I sometimes hear students call themselves stupid or failures because of their academic problems. When I talk to them, I find that they have raised or are raising children, working at demanding jobs, volunteering at their churches, or (this is Nashville after all) writing songs and performing. I tell them that I admire them, and they look at me like I’m crazy. I can almost read their minds: Crazy woman! Weren’t you listening? I just said that I’m about to flunk out of college. There’s nothing to admire here.

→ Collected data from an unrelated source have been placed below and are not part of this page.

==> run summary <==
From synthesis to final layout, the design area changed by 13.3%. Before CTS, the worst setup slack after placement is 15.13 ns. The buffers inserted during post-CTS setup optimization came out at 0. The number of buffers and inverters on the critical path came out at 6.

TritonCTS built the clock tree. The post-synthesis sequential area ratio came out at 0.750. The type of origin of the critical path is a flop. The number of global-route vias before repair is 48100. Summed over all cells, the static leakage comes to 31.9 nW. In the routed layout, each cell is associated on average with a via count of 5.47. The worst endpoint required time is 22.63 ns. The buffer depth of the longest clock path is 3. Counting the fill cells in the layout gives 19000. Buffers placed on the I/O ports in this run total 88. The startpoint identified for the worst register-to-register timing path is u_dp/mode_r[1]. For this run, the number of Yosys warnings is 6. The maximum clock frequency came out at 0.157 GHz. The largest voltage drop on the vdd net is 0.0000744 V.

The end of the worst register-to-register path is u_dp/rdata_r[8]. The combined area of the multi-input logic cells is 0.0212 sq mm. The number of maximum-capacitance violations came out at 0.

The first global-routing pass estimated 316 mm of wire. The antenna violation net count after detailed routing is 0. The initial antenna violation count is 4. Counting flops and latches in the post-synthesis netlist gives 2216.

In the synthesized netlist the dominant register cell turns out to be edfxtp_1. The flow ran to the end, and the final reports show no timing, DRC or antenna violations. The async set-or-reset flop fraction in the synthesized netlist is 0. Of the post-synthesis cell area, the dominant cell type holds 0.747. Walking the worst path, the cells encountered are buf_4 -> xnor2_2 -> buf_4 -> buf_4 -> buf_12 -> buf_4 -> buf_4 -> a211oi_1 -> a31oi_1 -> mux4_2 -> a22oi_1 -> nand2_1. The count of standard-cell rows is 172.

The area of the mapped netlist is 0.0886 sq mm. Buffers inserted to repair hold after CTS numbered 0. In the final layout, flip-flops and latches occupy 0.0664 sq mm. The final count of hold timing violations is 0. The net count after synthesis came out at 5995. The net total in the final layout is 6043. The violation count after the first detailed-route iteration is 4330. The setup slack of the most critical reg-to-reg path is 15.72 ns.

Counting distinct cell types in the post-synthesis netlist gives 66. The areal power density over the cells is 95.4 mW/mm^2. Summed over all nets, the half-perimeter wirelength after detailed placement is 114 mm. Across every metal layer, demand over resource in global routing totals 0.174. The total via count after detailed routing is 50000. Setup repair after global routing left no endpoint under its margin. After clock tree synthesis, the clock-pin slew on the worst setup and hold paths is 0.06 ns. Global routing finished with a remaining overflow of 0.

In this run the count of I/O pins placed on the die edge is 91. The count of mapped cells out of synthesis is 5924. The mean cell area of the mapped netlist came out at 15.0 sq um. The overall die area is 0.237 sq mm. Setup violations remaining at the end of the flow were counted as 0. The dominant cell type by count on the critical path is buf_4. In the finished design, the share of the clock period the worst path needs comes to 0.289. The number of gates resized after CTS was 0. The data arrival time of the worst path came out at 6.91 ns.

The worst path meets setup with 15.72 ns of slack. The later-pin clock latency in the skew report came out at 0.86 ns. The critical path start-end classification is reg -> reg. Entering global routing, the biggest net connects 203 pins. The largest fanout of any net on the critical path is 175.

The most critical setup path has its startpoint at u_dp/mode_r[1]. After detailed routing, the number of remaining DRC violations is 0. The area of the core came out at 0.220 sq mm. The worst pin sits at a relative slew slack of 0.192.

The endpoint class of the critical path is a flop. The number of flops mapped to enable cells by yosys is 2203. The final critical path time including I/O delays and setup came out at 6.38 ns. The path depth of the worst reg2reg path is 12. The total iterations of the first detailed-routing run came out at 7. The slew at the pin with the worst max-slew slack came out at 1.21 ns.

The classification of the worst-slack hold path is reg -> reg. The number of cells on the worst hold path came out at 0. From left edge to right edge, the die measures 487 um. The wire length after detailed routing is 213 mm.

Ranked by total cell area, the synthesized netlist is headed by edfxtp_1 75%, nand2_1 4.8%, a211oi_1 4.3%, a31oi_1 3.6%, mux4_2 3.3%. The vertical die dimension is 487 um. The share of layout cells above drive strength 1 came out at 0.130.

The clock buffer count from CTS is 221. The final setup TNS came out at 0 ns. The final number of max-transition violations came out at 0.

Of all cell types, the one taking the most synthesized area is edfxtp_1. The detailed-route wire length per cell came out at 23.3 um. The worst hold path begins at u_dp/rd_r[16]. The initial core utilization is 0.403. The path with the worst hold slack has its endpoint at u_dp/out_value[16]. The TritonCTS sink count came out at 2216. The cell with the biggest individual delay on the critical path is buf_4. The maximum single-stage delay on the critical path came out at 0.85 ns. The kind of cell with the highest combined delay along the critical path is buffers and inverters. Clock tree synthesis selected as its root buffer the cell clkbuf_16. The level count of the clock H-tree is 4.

One of the nice things about working in our library is that we get a chance to talk to students when they’re coming to check out a book, check their Facebook page, or check on the availability of candy at the circulation desk. And we take these opportunities to remind them that, no matter their grades, they are still perfectly good people. The only thing  a bad test grade means is that these perfectly good people need to study harder or differently for the next test. At the most, it may be an indication they might be happier in another major.

But I worry about those we don’t see or don’t have friends or colleagues or family members to remind them. So this is another thing I wish students knew:

This isn’t everything you are.

 

 

Monday Motivator: Forgive Mistakes (Even Your Own)

Last week, I was buying tickets to a comedy club for a fun group night out. I went to the website and put in my order. Everything went well until I got to the pay page and couldn’t find the submit button. So I started over. And that’s when things went really wrong. I’m still not sure what happened. But my receipt read the following: tickets bought on the 9th for a show on the 9th. The only problem was that I was supposed to be buying tickets for the 10th. And to make matters worse, the club’s website stated on every single page that no refunds were available and to check orders carefully before clicking submit. After a few minutes of useless cursing, I went back in and bought tickets for the right night.

There are times, few and far between, when I realize that I have made some  progress to enlightenment during my many years on this planet. Previously, a mistake like the one above would have sent me into a days-long funk where I would have berated myself for stupidity, railed against any club that wouldn’t give a refund, and refused to even consider having a good time. 

But now, I just chalked it up to a stupid mistake. As the Dalai Lama said (about much more important things): “If a problem is fixable  . .  ., then there is no need to worry. If it’s not fixable, then there is no help in worrying.”  In my case, both ideas were appropriate. I couldn’t get my money back, so why worry? And I could still go on the right night, so I bought my tickets. Again.

Besides, it was a good reminder that mistakes happen to the best of us. Not that I so much needed a reminder of that since I make mistakes most days. (Today’s was mistaking my leave-in conditioner for hair gel. The result is not pretty.) But I did need a reminder that mistakes can be made worse by our reactions to them. And it makes little sense in most cases to make others or ourselves suffer because of those mistakes.

Of course, if the tickets had been expensive, this story might have had a different ending, and the Monday Motivator might have been entitled, “Screaming at the  Zanies person is not helpful and can lead to a restraining order.”